• [Stored items]
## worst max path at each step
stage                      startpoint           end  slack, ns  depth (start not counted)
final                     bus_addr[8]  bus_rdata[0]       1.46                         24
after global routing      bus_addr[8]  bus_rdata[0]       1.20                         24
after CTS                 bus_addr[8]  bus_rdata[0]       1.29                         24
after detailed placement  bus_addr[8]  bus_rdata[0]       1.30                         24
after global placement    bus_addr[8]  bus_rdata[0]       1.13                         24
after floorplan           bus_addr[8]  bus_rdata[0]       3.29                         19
**src/rtl/bcs_pkg.sv**
```systemverilog
package bcs_pkg;

    localparam int DIV_W = 2;

    typedef enum logic [1:0] {
        PH_RESET = 2'b00,
        PH_STAB  = 2'b01,
        PH_LOCK  = 2'b10,
        PH_RUN   = 2'b11
    } phase_e;

    // Divide code used right after bring-up: oscillator / 8
    localparam logic [DIV_W-1:0] DIV_CODE_BY8 = 2'b11;

endpackage

```
**src/rtl/bcs_rst_sync.sv**
```systemverilog
module bcs_rst_sync #(
    parameter int STAGES = 2
) (
    input  logic clk,
    input  logic arst_n,
    output logic rst_n_o
);
    logic [STAGES-1:0] chain_d;
    logic [STAGES-1:0] chain_q;

    // Assert asynchronously, release through STAGES flops
    always_comb begin
        chain_d = {chain_q[STAGES-2:0], 1'b1};
    end

    always_ff @(posedge clk or negedge arst_n) begin
        if (!arst_n) chain_q <= '0;
        else         chain_q <= chain_d;
    end

    assign rst_n_o = chain_q[STAGES-1];

    // a released output can only follow a released first stage
    assert_sync_order_R1: assert property (@(posedge clk) disable iff (!arst_n)
        $rose(rst_n_o) |-> $past(chain_q[0]));
endmodule

```
**src/rtl/bcs_phase_fsm.sv**
```systemverilog
module bcs_phase_fsm
    import bcs_pkg::*;
#(
    parameter int SEL_W         = 2,
    parameter int STAB_MIN_LOG2 = 12,
    parameter int LOCK_LOG2     = 15
) (
    input  logic             clk,
    input  logic             rst_n,
    input  logic [SEL_W-1:0] stab_sel,
    output phase_e           phase_o,
    output logic             pll_stop_o,
    output logic             cpu_rst_n_o
);
    localparam int STAB_MAX_LOG2 = STAB_MIN_LOG2 + (1 << SEL_W) - 1;
    localparam int CNT_W = ((STAB_MAX_LOG2 > LOCK_LOG2) ? STAB_MAX_LOG2 : LOCK_LOG2) + 1;
    localparam logic [CNT_W-1:0] CNT_ONE   = CNT_W'(1);
    localparam logic [CNT_W-1:0] LOCK_LAST = (CNT_ONE << LOCK_LOG2) - CNT_ONE;

    typedef struct packed {
        phase_e           phase;
        logic [CNT_W-1:0] cnt;
        logic [SEL_W-1:0] sel;
        logic             pll_stop;
        logic             cpu_rst_n;
    } fsm_t;

    localparam fsm_t FSM_RESET = '{
        phase:     PH_RESET,
        cnt:       '0,
        sel:       '0,
        pll_stop:  1'b1,
        cpu_rst_n: 1'b0
    };

    fsm_t st_d;
    fsm_t st_q;

    function automatic logic [CNT_W-1:0] stab_last(input logic [SEL_W-1:0] s);
        return (CNT_ONE << (STAB_MIN_LOG2 + int'(s))) - CNT_ONE;
    endfunction

    always_comb begin
        st_d = st_q;
        unique case (st_q.phase)
            PH_RESET: begin
                st_d.phase = PH_STAB;
                st_d.cnt   = '0;
                st_d.sel   = stab_sel;
            end
            PH_STAB: begin
                if (st_q.cnt == stab_last(st_q.sel)) begin
                    st_d.phase = PH_LOCK;
                    st_d.cnt   = '0;
                end else begin
                    st_d.cnt = st_q.cnt + CNT_ONE;
                end
            end
            PH_LOCK: begin
                if (st_q.cnt == LOCK_LAST) begin
                    st_d.phase = PH_RUN;
                    st_d.cnt   = '0;
                end else begin
                    st_d.cnt = st_q.cnt + CNT_ONE;
                end
            end
            PH_RUN: begin
                st_d.cnt = '0;
            end
            default: st_d = FSM_RESET;
        endcase
        // Control outputs are registered from the next phase: no decode glitches
        st_d.pll_stop  = (st_d.phase == PH_RESET) || (st_d.phase == PH_STAB);
        st_d.cpu_rst_n = (st_d.phase == PH_RUN);
    end

    always_ff @(posedge clk or negedge rst_n) begin
        if (!rst_n) st_q <= FSM_RESET;
        else        st_q <= st_d;
    end

    assign phase_o     = st_q.phase;
    assign pll_stop_o  = st_q.pll_stop;
    assign cpu_rst_n_o = st_q.cpu_rst_n;

    // phase only steps forward by one
    assert_phase_order_R11: assert property (@(posedge clk) disable iff (!rst_n)
        (st_q.phase != $past(st_q.phase)) |-> (st_q.phase == phase_e'($past(st_q.phase) + 2'd1)));

    // run phase is terminal until reset
    assert_run_hold_R11: assert property (@(posedge clk) disable iff (!rst_n)
        (st_q.phase == PH_RUN) |=> (st_q.phase == PH_RUN));

    // shared counter reads zero once running
    assert_cnt_clear_R4: assert property (@(posedge clk) disable iff (!rst_n)
        (st_q.phase == PH_RUN) |-> (st_q.cnt == '0));

    // captured select does not move during stabilization
    assert_sel_stable_R2: assert property (@(posedge clk) disable iff (!rst_n)
        (st_q.phase == PH_STAB && $past(st_q.phase) == PH_STAB) |-> $stable(st_q.sel));

    // PLL held stopped while stabilizing
    assert_pll_stopped_R2: assert property (@(posedge clk) disable iff (!rst_n)
        (st_q.phase == PH_STAB) |-> st_q.pll_stop);

    // lock count never runs past its limit
    assert_lock_bound_R3: assert property (@(posedge clk) disable iff (!rst_n)
        (st_q.phase == PH_LOCK) |-> (st_q.cnt <= LOCK_LAST && !st_q.cpu_rst_n));
endmodule

```
**src/rtl/bcs_clk_ctrl.sv**
```systemverilog
module bcs_clk_ctrl
    import bcs_pkg::*;
(
    input  logic             clk,
    input  logic             rst_n,
    input  logic             run_i,
    input  logic             pll_req_i,
    input  logic             div_wr_i,
    input  logic [DIV_W-1:0] div_val_i,
    output logic             pll_sel_o,
    output logic [DIV_W-1:0] div_sel_o,
    output logic             div_err_o
);
    typedef struct packed {
        logic             pll_sel;
        logic [DIV_W-1:0] div;
        logic             err;
    } ctl_t;

    localparam ctl_t CTL_RESET = '{pll_sel: 1'b0, div: DIV_CODE_BY8, err: 1'b0};

    ctl_t ctl_d;
    ctl_t ctl_q;

    always_comb begin
        ctl_d = ctl_q;
        if (run_i) begin
            if (div_wr_i) begin
                if (ctl_q.pll_sel) ctl_d.err = 1'b1;   // divider frozen in PLL mode
                else               ctl_d.div = div_val_i;
            end
            if (pll_req_i) ctl_d.pll_sel = 1'b1;
        end
    end

    always_ff @(posedge clk or negedge rst_n) begin
        if (!rst_n) ctl_q <= CTL_RESET;
        else        ctl_q <= ctl_d;
    end

    assign pll_sel_o = ctl_q.pll_sel;
    assign div_sel_o = ctl_q.div;
    assign div_err_o = ctl_q.err;

    // divider frozen once PLL is selected
    assert_div_frozen_R8: assert property (@(posedge clk) disable iff (!rst_n)
        ctl_q.pll_sel |=> $stable(ctl_q.div));

    // error flag is sticky
    assert_err_sticky_R8: assert property (@(posedge clk) disable iff (!rst_n)
        ctl_q.err |=> ctl_q.err);

    // error only exists in PLL mode
    assert_err_needs_pll_R8: assert property (@(posedge clk) disable iff (!rst_n)
        ctl_q.err |-> ctl_q.pll_sel);

    // PLL selection only taken up while running
    assert_pll_only_run_R7: assert property (@(posedge clk) disable iff (!rst_n)
        $rose(ctl_q.pll_sel) |-> $past(run_i));

    // PLL selection kept until reset
    assert_pll_hold_R7: assert property (@(posedge clk) disable iff (!rst_n)
        ctl_q.pll_sel |=> ctl_q.pll_sel);
endmodule

```
**src/rtl/boot_clock_sequencer.sv**
```systemverilog
module boot_clock_sequencer
    import bcs_pkg::*;
#(
    parameter int SEL_W         = 2,
    parameter int STAB_MIN_LOG2 = 12,
    parameter int LOCK_LOG2     = 15
) (
    input  logic             clk_osc,
    input  logic             ext_rst_n,
    input  logic [SEL_W-1:0] stab_sel,
    input  logic             pll_mode_req,
    input  logic             div_wr,
    input  logic [DIV_W-1:0] div_val,
    output logic             pll_stop,
    output logic             cpu_rst_n,
    output logic             clk_sel_pll,
    output logic [DIV_W-1:0] cpu_div_sel,
    output logic             div_err,
    output logic [1:0]       seq_phase
);
    logic   rst_sync_n;
    phase_e phase;

    bcs_rst_sync #(.STAGES(2)) u_sync (
        .clk     (clk_osc),
        .arst_n  (ext_rst_n),
        .rst_n_o (rst_sync_n)
    );

    bcs_phase_fsm #(
        .SEL_W         (SEL_W),
        .STAB_MIN_LOG2 (STAB_MIN_LOG2),
        .LOCK_LOG2     (LOCK_LOG2)
    ) u_fsm (
        .clk         (clk_osc),
        .rst_n       (rst_sync_n),
        .stab_sel    (stab_sel),
        .phase_o     (phase),
        .pll_stop_o  (pll_stop),
        .cpu_rst_n_o (cpu_rst_n)
    );

    bcs_clk_ctrl u_clk (
        .clk       (clk_osc),
        .rst_n     (rst_sync_n),
        .run_i     (cpu_rst_n),
        .pll_req_i (pll_mode_req),
        .div_wr_i  (div_wr),
        .div_val_i (div_val),
        .pll_sel_o (clk_sel_pll),
        .div_sel_o (cpu_div_sel),
        .div_err_o (div_err)
    );

    assign seq_phase = phase;

    // processor never leaves reset with the PLL stopped
    assert_run_pll_on_R4: assert property (@(posedge clk_osc) disable iff (!rst_sync_n)
        cpu_rst_n |-> !pll_stop);

    // no PLL selection while processor is held in reset
    assert_idle_clock_R10: assert property (@(posedge clk_osc) disable iff (!rst_sync_n)
        !cpu_rst_n |-> !clk_sel_pll);
endmodule

```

• [What is expected] If a line in the records contains "held", report it.

• [Solution to the exercise]
    // PLL held stopped while stabilizing
    // no PLL selection while processor is held in reset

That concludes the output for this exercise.